Mine Eyes Have Seen the Gory video transcript, 2017
Bobby has been thinking about a word. But he cannot recall the sound of this word, nor the letters that form it. It’s been on the tip of his tongue for a year.
In the basement, Bobby sits cross legged and gawks at America’s Most Wanted on the old, boob tube. In this show, the host and his cadre of re-enactors lay bare sordid, criminal predicaments in sentences that bulge with information - a shining example of the practice of the word. Still, his lips will not find it.

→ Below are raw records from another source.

===== src/sv/msbr_pkg.sv =====
// ----------------------------------------------------------------------------
// msbr_pkg
// Shared constants, item codes and step unit types of the MSB-first bit
// reader.
// ----------------------------------------------------------------------------
package msbr_pkg;

   localparam int BUF_DEPTH     = 4096;
   localparam int MAX_READ_BITS = 32;
   localparam int BYTE_BITS     = 8;
   localparam int ADDR_W        = $clog2(BUF_DEPTH);

   localparam int FUNC_W   = 3;
   localparam int CNT_W    = 6;
   localparam int POS_W    = 13;
   localparam int BL_W     = 4;
   localparam int SUB_W    = 3;
   localparam int BITPOS_W = POS_W + SUB_W;
   localparam int DEPTH_W  = 17;
   localparam int VAL_W    = 32;
   localparam int OVR_W    = 20;

   localparam logic [OVR_W-1:0] COUNT_MAX = '1;

   typedef enum logic [FUNC_W-1:0] {
      FUNC_LOAD   = 3'd0,
      FUNC_READ   = 3'd1,
      FUNC_UNPAD  = 3'd2,
      FUNC_SETPOS = 3'd3,
      FUNC_REWIND = 3'd4
   } msbr_func_type;

   typedef struct packed {
      logic [BYTE_BITS-1:0] byte_data;
      logic [BL_W-1:0]      bits_left;
      logic [CNT_W-1:0]     need;
      logic [VAL_W-1:0]     acc;
   } msbr_step_in_type;

   typedef struct packed {
      logic                 take_all;
      logic [CNT_W-1:0]     need;
      logic [BL_W-1:0]      bits_left;
      logic [VAL_W-1:0]     acc;
   } msbr_step_out_type;

endpackage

So instead, Bobby turns his attention to the host, John Walsh, whose seven year old son, Adam, would have been the same age as Bobby, were he not kidnapped in 1981 from a Sears in Hollywood, FL. Two weeks later, Adam’s head was found by fishermen in a canal that ran under the Florida Turnpike. This horror was hastily made into a TV movie, fraught with dialogue characterized by the word that Bobby cannot recall. But he does recall, that same summer, watching in awe, the head of a devout Nazi melt during the climax of Raiders of the Lost Ark. For him, the two deaths are at once, intwined and irreconcilable. With each, the sensation is the same - an adrenal thrust that prickles his cheeks. But the notion of a child’s disembodied head (his own head) is so violent that it seems impossible. And the face of the Nazi, which sloughs off the bone, in implausible sheets of fluid, is so specific that it must be the real deal. Fissures creep from the base of each consecutive thought.

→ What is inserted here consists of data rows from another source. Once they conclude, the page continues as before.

### src/design/tgd_pkg.sv
`default_nettype none

package tgd_pkg;

   localparam int SAMPLE_WIDTH = 16;
   localparam int TIME_WIDTH   = 32;
   localparam int LEVEL_WIDTH  = 15;
   localparam int DWELL_WIDTH  = 32;
   localparam int CODE_WIDTH   = 3;
   localparam int LED_COUNT    = 5;
   localparam int CSR_INDEX_WIDTH = 2;
   localparam int CSR_DATA_WIDTH  = 32;

   // signed compare width: room for the sample, the level and its negation
   localparam int CMP_WIDTH =
      ((SAMPLE_WIDTH > LEVEL_WIDTH) ? SAMPLE_WIDTH : LEVEL_WIDTH) + 2;
   // elapsed time vs dwell compare width
   localparam int TCMP_WIDTH = (TIME_WIDTH > DWELL_WIDTH) ? TIME_WIDTH : DWELL_WIDTH;

   // animation time steps
   localparam int CLICK_SHIFT    = 16;
   localparam int PROPOSAL_SHIFT = 17;

   localparam logic [LEVEL_WIDTH-1:0] QUIET_RESET   = LEVEL_WIDTH'(50);
   localparam logic [LEVEL_WIDTH-1:0] GRAVITY_RESET = LEVEL_WIDTH'(100);
   localparam logic [DWELL_WIDTH-1:0] DWELL_RESET   = DWELL_WIDTH'(1) << 19;

   localparam logic [CSR_INDEX_WIDTH-1:0] CSR_QUIET   = 2'd0;
   localparam logic [CSR_INDEX_WIDTH-1:0] CSR_GRAVITY = 2'd1;
   localparam logic [CSR_INDEX_WIDTH-1:0] CSR_DWELL   = 2'd2;

   localparam logic [CODE_WIDTH-1:0] EV_DOWN  = 3'd0;
   localparam logic [CODE_WIDTH-1:0] EV_LEFT  = 3'd1;
   localparam logic [CODE_WIDTH-1:0] EV_RIGHT = 3'd2;
   localparam logic [CODE_WIDTH-1:0] EV_ENTER = 3'd3;
   localparam logic [CODE_WIDTH-1:0] EV_EXIT  = 3'd4;
   localparam logic [CODE_WIDTH-1:0] EV_NONE  = 3'd0;

   localparam logic [LED_COUNT-1:0] LED_OFF  = 5'h00;
   localparam logic [LED_COUNT-1:0] LED_FULL = 5'h1f;

   typedef enum logic [5:0] {
      ORI_DOWN    = 6'b000001,
      ORI_LEFT    = 6'b000010,
      ORI_RIGHT   = 6'b000100,
      ORI_UP      = 6'b001000,
      ORI_NEUTRAL = 6'b010000,
      ORI_UNDEF   = 6'b100000
   } ori_type;

   typedef enum logic [1:0] {
      ANIM_BLACK    = 2'd0,
      ANIM_CLICK    = 2'd1,
      ANIM_PROPOSAL = 2'd2
   } anim_type;

   typedef struct packed {
      logic signed [SAMPLE_WIDTH-1:0] accel_x;
      logic signed [SAMPLE_WIDTH-1:0] accel_y;
      logic signed [SAMPLE_WIDTH-1:0] accel_z;
      logic        [TIME_WIDTH-1:0]   now_us;
   } req_type;

   typedef struct packed {
      logic                  event_valid;
      logic [CODE_WIDTH-1:0] event_code;
      logic                  led_enable;
      logic [LED_COUNT-1:0]  led_bits;
   } rsp_type;

   typedef struct packed {
      logic [LEVEL_WIDTH-1:0] quiet_band;
      logic [LEVEL_WIDTH-1:0] gravity_level;
      logic [DWELL_WIDTH-1:0] dwell_us;
   } cfg_type;

   function automatic logic [CODE_WIDTH-1:0] ori_code(input ori_type ori);
      logic [CODE_WIDTH-1:0] code;
      case (ori)
         ORI_DOWN:    code = EV_DOWN;
         ORI_LEFT:    code = EV_LEFT;
         ORI_RIGHT:   code = EV_RIGHT;
         ORI_UP:      code = EV_ENTER;
         ORI_NEUTRAL: code = EV_EXIT;
         default:     code = EV_NONE;
      endcase
      return code;
   endfunction

   function automatic logic [LED_COUNT-1:0] click_frame(input logic [1:0] idx);
      logic [LED_COUNT-1:0] f;
      case (idx)
         2'd0:    f = 5'h04;
         2'd1:    f = 5'h0e;
         2'd2:    f = 5'h0e;
         default: f = 5'h1f;
      endcase
      return f;
   endfunction

   function automatic logic [LED_COUNT-1:0] proposal_frame(input logic [1:0] idx);
      logic [LED_COUNT-1:0] f;
      case (idx)
         2'd0:    f = 5'h10;
         2'd1:    f = 5'h18;
         2'd2:    f = 5'h1c;
         default: f = 5'h1e;
      endcase
      return f;
   endfunction

endpackage

`default_nettype wire

### src/design/tilt_gesture_dwell_fsm.sv
// Tilt gesture recognizer with dwell confirmation and LED animation frame.
// Path: a beat is captured in the input register, then stepped into the result register unless rsp stalls.
// Throughput: one beat per cycle while rsp is not stalled; input register -> classify/state step -> result register.
// Backpressure on rsp stalls req only when both registers are full.
// Reset (synchronous, active high): orientation undefined, nothing pending,
// black animation, registers back to quiet 50, gravity 100, dwell 2^19 us.
`default_nettype none

module tilt_gesture_dwell_fsm (
   input  var logic                                   clock,
   input  var logic                                   reset,
   // sample channel
   input  var logic                                   req_valid,
   output logic                                       req_stall,
   input  var tgd_pkg::req_type                       req_data,
   // result channel
   output logic                                       rsp_valid,
   input  var logic                                   rsp_stall,
   output tgd_pkg::rsp_type                           rsp_data,
   // register writes
   input  var logic                                   csr_valid,
   output logic                                       csr_ready,
   input  var logic [tgd_pkg::CSR_INDEX_WIDTH-1:0]    csr_index,
   input  var logic [tgd_pkg::CSR_DATA_WIDTH-1:0]     csr_wdata
);

   // input register
   logic             s1_valid_ff, s1_valid_in;
   tgd_pkg::req_type s1_data_ff;
   // result register
   logic             out_valid_ff, out_valid_in;
   tgd_pkg::rsp_type out_data_ff;
   tgd_pkg::rsp_type step_result;
   // configuration
   tgd_pkg::cfg_type cfg_ff;

   logic out_can;   // result register free this cycle
   logic fire;      // input beat moves into the result register
   logic req_take;

   assign out_can   = !out_valid_ff || !rsp_stall;
   assign fire      = s1_valid_ff && out_can;
   assign req_stall = s1_valid_ff && !out_can;
   assign req_take  = req_valid && !req_stall;

   assign s1_valid_in  = req_take ? 1'b1 : (fire ? 1'b0 : s1_valid_ff);
   assign out_valid_in = fire ? 1'b1 : (out_can ? 1'b0 : out_valid_ff);

   // state lives in the core and advances only when a beat commits
   tgd_core u_core (
      .clock  (clock),
      .reset  (reset),
      .fire   (fire),
      .sample (s1_data_ff),
      .cfg    (cfg_ff),
      .result (step_result)
   );

   always_ff @(posedge clock) begin
      if (reset) begin
         s1_valid_ff  <= 1'b0;
         out_valid_ff <= 1'b0;
      end else begin
         s1_valid_ff  <= s1_valid_in;
         out_valid_ff <= out_valid_in;
      end
   end

   always_ff @(posedge clock) begin
      if (req_take) begin
         s1_data_ff <= req_data;
      end
      if (fire) begin
         out_data_ff <= step_result;
      end
   end

   // config writes are taken whenever offered; unknown indexes are dropped
   assign csr_ready = 1'b1;

   always_ff @(posedge clock) begin
      if (reset) begin
         cfg_ff.quiet_band    <= tgd_pkg::QUIET_RESET;
         cfg_ff.gravity_level <= tgd_pkg::GRAVITY_RESET;
         cfg_ff.dwell_us      <= tgd_pkg::DWELL_RESET;
      end else if (csr_valid && csr_ready) begin
         case (csr_index)
            tgd_pkg::CSR_QUIET:
               cfg_ff.quiet_band <= csr_wdata[tgd_pkg::LEVEL_WIDTH-1:0];
            tgd_pkg::CSR_GRAVITY:
               cfg_ff.gravity_level <= csr_wdata[tgd_pkg::LEVEL_WIDTH-1:0];
            tgd_pkg::CSR_DWELL:
               cfg_ff.dwell_us <= csr_wdata[tgd_pkg::DWELL_WIDTH-1:0];
            default: ;
         endcase
      end
   end

   assign rsp_valid = out_valid_ff;
   assign rsp_data  = out_data_ff;

`ifndef SYNTH
   // stall toward the sender only with a beat held in the input register
   a_stall_has_beat: assert property (@(posedge clock) disable iff (reset)
      req_stall |-> s1_valid_ff)
      else $error("req_stall without a held beat");

   // a confirmed enter leaves the block in up, so the LEDs go dark
   a_enter_dark: assert property (@(posedge clock) disable iff (reset)
      rsp_valid && rsp_data.event_valid && (rsp_data.event_code == tgd_pkg::EV_ENTER)
      |-> !rsp_data.led_enable)
      else $error("enter event with LEDs enabled");

   // no event means code zero; dark means no LEDs lit
   a_idle_fields: assert property (@(posedge clock) disable iff (reset)
      rsp_valid |-> ((rsp_data.event_valid || (rsp_data.event_code == tgd_pkg::EV_NONE))
                  && (rsp_data.led_enable || (rsp_data.led_bits == tgd_pkg::LED_OFF))))
      else $error("stray result fields");

   // a committed beat shows up as a result on the next cycle
   a_fire_result: assert property (@(posedge clock) disable iff (reset)
      fire |=> rsp_valid)
      else $error("committed beat lost");
`endif

endmodule

`default_nettype wire

### src/design/tgd_classify.sv
`default_nettype none

module tgd_classify (
   input  var tgd_pkg::req_type sample,
   input  var tgd_pkg::cfg_type cfg,
   output tgd_pkg::ori_type     cls
);

   localparam int SW = tgd_pkg::SAMPLE_WIDTH;
   localparam int CW = tgd_pkg::CMP_WIDTH;
   localparam int LW = tgd_pkg::LEVEL_WIDTH;

   logic signed [CW-1:0] x, y, z, q, g;
   logic qx, qy, qz;

   assign x = {{(CW-SW){sample.accel_x[SW-1]}}, sample.accel_x};
   assign y = {{(CW-SW){sample.accel_y[SW-1]}}, sample.accel_y};
   assign z = {{(CW-SW){sample.accel_z[SW-1]}}, sample.accel_z};
   assign q = {{(CW-LW){1'b0}}, cfg.quiet_band};
   assign g = {{(CW-LW){1'b0}}, cfg.gravity_level};

   // strictly inside the quiet band
   assign qx = (x > -q) && (x < q);
   assign qy = (y > -q) && (y < q);
   assign qz = (z > -q) && (z < q);

   always_comb begin
      if (qx && qy && (z > g)) begin
         cls = tgd_pkg::ORI_NEUTRAL;
      end else if (qx && qz && (y < -g)) begin
         cls = tgd_pkg::ORI_UP;
      end else if (qx && qz && (y > g)) begin
         cls = tgd_pkg::ORI_DOWN;
      end else if (qy && qz && (x < -g)) begin
         cls = tgd_pkg::ORI_LEFT;
      end else if (qy && qz && (x > g)) begin
         cls = tgd_pkg::ORI_RIGHT;
      end else begin
         cls = tgd_pkg::ORI_UNDEF;
      end
   end

endmodule

`default_nettype wire

### src/design/tgd_core.sv
`default_nettype none

module tgd_core (
   input  var logic             clock,
   input  var logic             reset,
   input  var logic             fire,
   input  var tgd_pkg::req_type sample,
   input  var tgd_pkg::cfg_type cfg,
   output tgd_pkg::rsp_type     result
);

   localparam int TW  = tgd_pkg::TIME_WIDTH;
   localparam int TCW = tgd_pkg::TCMP_WIDTH;
   localparam int CS  = tgd_pkg::CLICK_SHIFT;
   localparam int PS  = tgd_pkg::PROPOSAL_SHIFT;

   tgd_pkg::ori_type  ori_ff, ori_in, cls;
   tgd_pkg::anim_type anim_ff, anim_in;
   logic              pend_ff, pend_in;
   logic [TW-1:0]     since_ff, since_in;
   logic [TW-1:0]     astart_ff, astart_in;
   logic [TW-1:0]     elapsed, d;
   logic              dwell_done;
   logic              ev_valid;
   logic [tgd_pkg::CODE_WIDTH-1:0] ev_code;
   logic [tgd_pkg::LED_COUNT-1:0]  led;
   logic              led_en;

   tgd_classify u_classify (
      .sample (sample),
      .cfg    (cfg),
      .cls    (cls)
   );

   assign elapsed    = sample.now_us - since_ff;
   assign dwell_done = TCW'(elapsed) > TCW'(cfg.dwell_us);

   always_comb begin
      ori_in    = ori_ff;
      pend_in   = pend_ff;
      since_in  = since_ff;
      anim_in   = anim_ff;
      astart_in = astart_ff;
      ev_valid  = 1'b0;
      ev_code   = tgd_pkg::EV_NONE;
      if (pend_ff) begin
         if (ori_ff == cls) begin
            if (dwell_done) begin
               pend_in   = 1'b0;
               ev_valid  = 1'b1;
               ev_code   = tgd_pkg::ori_code(cls);
               anim_in   = tgd_pkg::ANIM_CLICK;
               astart_in = sample.now_us;
            end
         end else begin
            // abandoned proposal falls back
            ori_in    = (ori_ff == tgd_pkg::ORI_NEUTRAL) ? tgd_pkg::ORI_UP
                                                         : tgd_pkg::ORI_NEUTRAL;
            pend_in   = 1'b0;
            anim_in   = tgd_pkg::ANIM_BLACK;
            astart_in = sample.now_us;
         end
      end else begin
         case (ori_ff)
            tgd_pkg::ORI_UP: begin
               if (cls == tgd_pkg::ORI_NEUTRAL) begin
                  ori_in    = cls;
                  pend_in   = 1'b1;
                  since_in  = sample.now_us;
                  anim_in   = tgd_pkg::ANIM_PROPOSAL;
                  astart_in = sample.now_us;
               end
            end
            tgd_pkg::ORI_NEUTRAL: begin
               if (cls inside {tgd_pkg::ORI_DOWN, tgd_pkg::ORI_LEFT,
                               tgd_pkg::ORI_RIGHT, tgd_pkg::ORI_UP}) begin
                  ori_in    = cls;
                  pend_in   = 1'b1;
                  since_in  = sample.now_us;
                  anim_in   = tgd_pkg::ANIM_PROPOSAL;
                  astart_in = sample.now_us;
               end
            end
            default: begin
               if (cls == tgd_pkg::ORI_NEUTRAL) begin
                  ori_in = tgd_pkg::ORI_NEUTRAL;
               end
            end
         endcase
      end
   end

   // LED frame from the updated state
   assign d      = sample.now_us - astart_in;
   assign led_en = pend_in || (ori_in != tgd_pkg::ORI_UP);

   always_comb begin
      led = tgd_pkg::LED_OFF;
      if (led_en) begin
         case (anim_in)
            tgd_pkg::ANIM_CLICK: begin
               led = (d[TW-1:CS+2] == '0) ? tgd_pkg::click_frame(d[CS+1:CS])
                                          : tgd_pkg::LED_OFF;
            end
            tgd_pkg::ANIM_PROPOSAL: begin
               led = (d[TW-1:PS+2] == '0) ? tgd_pkg::proposal_frame(d[PS+1:PS])
                                          : tgd_pkg::LED_FULL;
            end
            default: led = tgd_pkg::LED_OFF;
         endcase
      end
   end

   assign result.event_valid = ev_valid;
   assign result.event_code  = ev_code;
   assign result.led_enable  = led_en;
   assign result.led_bits    = led;

   always_ff @(posedge clock) begin
      if (reset) begin
         ori_ff    <= tgd_pkg::ORI_UNDEF;
         pend_ff   <= 1'b0;
         since_ff  <= '0;
         anim_ff   <= tgd_pkg::ANIM_BLACK;
         astart_ff <= '0;
      end else if (fire) begin
         ori_ff    <= ori_in;
         pend_ff   <= pend_in;
         since_ff  <= since_in;
         anim_ff   <= anim_in;
         astart_ff <= astart_in;
      end
   end

endmodule

`default_nettype wire
### config.mk
export PLATFORM = sky130hd
export DESIGN_NAME = tilt_gesture_dwell_fsm
export DESIGN_NICKNAME = d
export VERILOG_FILES = /design/src/design/tgd_pkg.sv /design/src/design/tilt_gesture_dwell_fsm.sv /design/src/design/tgd_classify.sv /design/src/design/tgd_core.sv
export SDC_FILE = /design/constraint.sdc
export NUM_CORES = 1
export LEC_CHECK = 0
export BUFFER_PORTS_ARGS = -buffer_cell sky130_fd_sc_hd__buf_2
export CELL_PAD_IN_SITES_DETAIL_PLACEMENT = 0
export CELL_PAD_IN_SITES_GLOBAL_PLACEMENT = 1
export CORE_ASPECT_RATIO = 1.75
export CORE_MARGIN = 2
export CORE_UTILIZATION = 45
export CTS_BUF_LIST = sky130_fd_sc_hd__clkbuf_8
export CTS_CLUSTER_SIZE = 10
export DETAILED_ROUTE_END_ITERATION = 10
export GPL_ROUTABILITY_DRIVEN = 0
export PLACE_DENSITY_LB_ADDON = 0.08
export SYNTH_ARGS = -nofsm -noshare
export SYNTH_HDL_FRONTEND = slang
export SYNTH_SLANG_ARGS = --single-unit
### constraint.sdc
create_clock -name clock -period 12.88 [get_ports clock]
set_clock_uncertainty 0.15 [all_clocks]
set_input_delay 1.932 -clock clock [delete_from_list [all_inputs] [get_ports clock]]
set_output_delay 1.932 -clock clock [all_outputs]
set_load 0.03 [all_outputs]
==> flow_summary_export.csv <==
group,metric,value,unit
layout,fin_area,0.0184,sq mm
layout,fillers,3559,
yosys,synth-main-ff-cell,"dfxtp_1",
cts,post_cts_buffers,0,
global_routing,grt_start_max_net_pins,76,
yosys,yosysSeqAreaShare,0.329,
cts,cts_tree,"done",
yosys,synth_edf_count,90,
layout,drive_gt1_frac,0.111,
worst_setup_path,path_buf_inv,1,
worst_setup_path,cpMaxStageDelayCell,"o41ai_4",
yosys,synthTopCellsByCount,"ha_1 (266), nand2_1 (237), a21oi_1 (159), nor2_1 (143), dfxtp_1 (137)",
layout,final_cells,2488,
yosys,avgSynthCellArea,8.88,sq um
sta,rsz0062_at_grt,"no",
status,outcome,"completed",
worst_setup_path,required,13.04,ns
placement,placed_cell_area,0.0177,sq mm
routing,vias,14200,
global_routing,antenna_found_initial,1,
sta,slew_headroom,0.156,
placement,pre_cts_slack,1.56,ns
die,start_util,0.457,
routing,first_pass_iters,6,
worst_setup_path,slowest_delay,0.67,ns
cts,cts.sinks,227,
yosys,synthCells,1861,
sta,hold_violations,0,
yosys,synth.most_common_cell,"ha_1",
routing,wire_per_inst,20.4,microns
cts,ctsHtreeMaxLevel,2,
placement,dp_hpwl,40.8,mm
power,peakVddDrop,0.0812,mV
yosys,yosys_warnings,0,
worst_setup_path,crit_arrival,11.47,ns
routing,postRouteAntennaNets,0,
yosys,syn_nets,2247,
layout,syn_to_final_growth,11.3,%
power,power.leakage,7.76,nW
die,core_area,0.0361,sq mm
cts,cts_buffers,38,
cts,path_clk_slew,0.06,ns
flow_run,cap_violations,0,
yosys,async_flop_share,0,
sta,fin_tns_setup,0,ns
yosys,synth-seq-cells,227,
sta,setup_violations,0,
sta,tightest_slew,1.26,ns
cts,cts_resized,0,
sta,period_share,0.879,
hold_path,min_path_cells,2,
worst_setup_path,cp-start-kind,"register",
yosys,synth_largest_area_cell,"ha_1",
routing,first_iter_violations,664,
worst_setup_path,worstSetupPathDepth,42,
cts,cts_max_path_buffers,3,
routing,routed_via_density,5.72,
global_routing,grt_pass1_vias,14700,
sta,fin_crit,11.32,ns
hold_path,hold_class,"register to register",
die,io_pins,132,
die,row_count,92,
placement,io_buffer_count,130,
layout,layout.nets,2373,
yosys,synth.area.top_cells,"ha_1 (20%), dfxtp_1 (17%), edfxtp_1 (16%)",
global_routing,grt_pass1_wl,78.6,mm
worst_setup_path,worst-path-max-fanout,29,
routing,drt-total-wl,50.8,mm
power,power.total,1.84,mW
worst_setup_path,crit_family,"compound AO/OA/AOI/OAI gates",
cts,cts_hold_buf,0,
worst_setup_path,crit_type,"register to register",
worst_setup_path,crit_path_end_kind,"register",
sta,fmax,0.0884,GHz
die,die_w,149,microns
placement,dp.cells,2417,
routing,drcViolationCount,0,
cts,clock_latency,0.58,ns
global_routing,gr-usage-all-layers,0.265,
die,die_area,0.0384,sq mm
sta,finalWorstSetupSlack,1.56,ns
global_routing,overflow,0,
worst_setup_path,reg2regPathDepth,42,
cts,root_buffer,"clkbuf_8",
yosys,ys_types,82,
die,die_h,258,microns
yosys,syn_area,0.0165,sq mm
power,p_per_area,99.9,mW/mm^2
sta,maxSlewViolCount,0,
yosys,synth_top_area_share,0.201,
report_power, final:
part           switching, mW  total, mW  internal (mW)
logic                  0.219      0.375          0.156
clock network          0.316      0.642          0.326
registers             0.0390      0.820          0.781
registers in the layout, summed over array words and instances (netlist names):
signal	cells
s1_data_ff	80
cfg_ff	62
rsp_valid	1
s1_valid_ff	1
u_core.since_ff	32
rsp_data	10
u_core.ori_ff	6
u_core.anim_ff	2
u_core.astart_ff	32
u_core.pend_ff	1
kinds of logic after synthesis:
logic type	share of synthesized area
xor+xnor	0.0362
simple gates	0.178
fa+ha+maj	0.203
compound gates	0.191
other cells	0.000227
buf+inv	0.0407
mux	0.0226
flops	0.329
worst reg2reg max path: cells and delay by family (launching register included):
family	cells	cell delay, ns
xor gates and xnor gates	1	0.14
adders and majority gates	3	0.88
buffers and inverters	1	0.56
muxes	2	0.53
AOI/OAI and AO/OA	25	6.81
DFF	1	0.47
and+or+nand+nor	10	1.50
area by class of cell:
cell class | count | area [sq um] | share of cell area
Antenna cell | 1 | 2.50 | 0.000136
Clock buffer | 39 | 537 | 0.0292
Clock inverter | 31 | 198 | 0.0107
Inverter | 123 | 462 | 0.0251
Multi-Input combinational cell | 1458 | 10400 | 0.568
Sequential cell | 227 | 5450 | 0.296
Tap cell | 470 | 588 | 0.0320
Timing Repair Buffer | 139 | 721 | 0.0392
layout by cell type (no fill, tap or decap), types with 19 or more instances in the layout:
| cell | instances |
|---|---|
| buf_2 | 129 |
| nor3_1 | 48 |
| a21o_1 | 57 |
| ha_1 | 266 |
| o21ai_0 | 59 |
| dfxtp_1 | 137 |
| nor2b_1 | 20 |
| edfxtp_1 | 90 |
| a211oi_1 | 50 |
| and3_1 | 19 |
| nand4_1 | 27 |
| inv_1 | 133 |
| a21oi_1 | 159 |
| mux2i_1 | 35 |
| o21a_1 | 24 |
| nand2_1 | 237 |
| nand3_1 | 41 |
| xnor2_1 | 46 |
| clkbuf_8 | 39 |
| nor2_1 | 143 |
metrics by stage:
| step | utilization | hold slack, ns |
|---|---|---|
| floorplan | - | 0.286 |
| CTS | 0.509 | 0.306 |
| detailed placement | 0.489 | 0.297 |
| global placement | 0.489 | 0.292 |
| global route | 0.509 | 0.322 |
| finish | 0.509 | 0.304 |
per-layer routing:
metal | global-route usage | routed length, microns | up-vias
li1 | - | - | 7067
met1 | 0.246 | 17300 | 6696
met2 | 0.510 | 27400 | 306
met3 | 0.0307 | 1390 | 161
met4 | 0.211 | 4780 | 0
met5 | 0 | 0 | -
path summary, 6_finish.rpt:
kind	startpoint	end	slack (ns)
worst max-delay path	s1_data_ff[1]	rsp_data[3]	1.56
worst min-delay path	u_core.since_ff[16]	u_core.since_ff[16]	0.30
worst max register to register	s1_data_ff[1]	rsp_data[3]	1.56
worst min register to register	u_core.since_ff[16]	u_core.since_ff[16]	0.30
Power figures use the tool's default switching activity.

Bobby stands immovable, at a RiteAid magazine rack. He grips the thin pages of Cinemagic in both hands, peeling it wide to an article titled, The Secrets of Graphic Gore, that describes how he can make his own melting head, using canning wax, Crayola crayons and a hair dryer.
The page casts an air of promise that is just like the “Build Your Own Hovercraft” ad in the back of the magazine. In it, a kid Bobby’s age crouches, his face partly obscured by a comically thin seat that rests on a triad of wide discs, as if he were fine tuning the homemade craft’s pitch and yaw. The header, in all caps: “YOU CAN FLOAT ON AIR” cleverly followed by bold letters that boast, “FREE” which actually refer to the fine print that reads, “Astronaut iron-on with order.” And buried in the gutter of the ad: “ Send three fifty for plans and photos, to Wijit Works, Newport Beach, CA.” Preceded by, “Powered by an ordinary vacuum cleaner motor. It really works!”
What works? The machine or the scam? Then the thought: “What parent is going to let their kid dismantle the vacuum cleaner?” The layout unfolds with such a lack of good faith that it terminates in suspicion and the soothing hint of possibility drifts off the page.
But The Secrets of Graphic Gore is different. Cinemagic has made good on its promise by laying the recipe bare in the unrepentant detail of a Playboy centerfold. Everything is revealed, and crayons come easy.
One month later, eight year old Jean Fewel is found hanging from a tree at the edge Finley Golf Course, having been raped and strangled. The site is a five minute drive from Bobby’s house and he never recognized its darker potential, until now. It was just a stuffy lawn where old Southern white men sauntered on bad knees, gin drunk, and casually brandished metal clubs. He is reluctant to see the photo of the barren tree, starkly printed in the local paper. It’s branches fan outward in a capillary array of abject possibilities.
Bobby understands that if he ever sees real melting flesh, he won’t believe his eyes, since he’s only ever seen fake melting flesh, that’s meant to look real.
Bobby expects that Jean Fewel will be lamented on America’s Most Wanted. She is not. The show seeks fugitives, and Jean’s killer is already locked up. At the time of this thought however, Adam’s killer moves freely through the world, the driving force behind the show, the argument for flat footed dialogue. The intangible word. Even so, he assembles the Jean Fewel episode in his head, framing a shot of the dreaded tree and unsettling himself further by inserting the faces of his sister and his uncle into the reenactment. They explain the scandal, as usual, through the wooden gracelessness of exposition.
Exposition.
There it is. Bobby remembers the word and it disappoints him. It sounds nothing like he imagined. He had hoped, at least, for more syllables. Vowels that contorted the throat to make a graver noise. He wants to forget the word and wonder again. But it’s too fucking late for that. The tree at Finley Golf Course is flowering.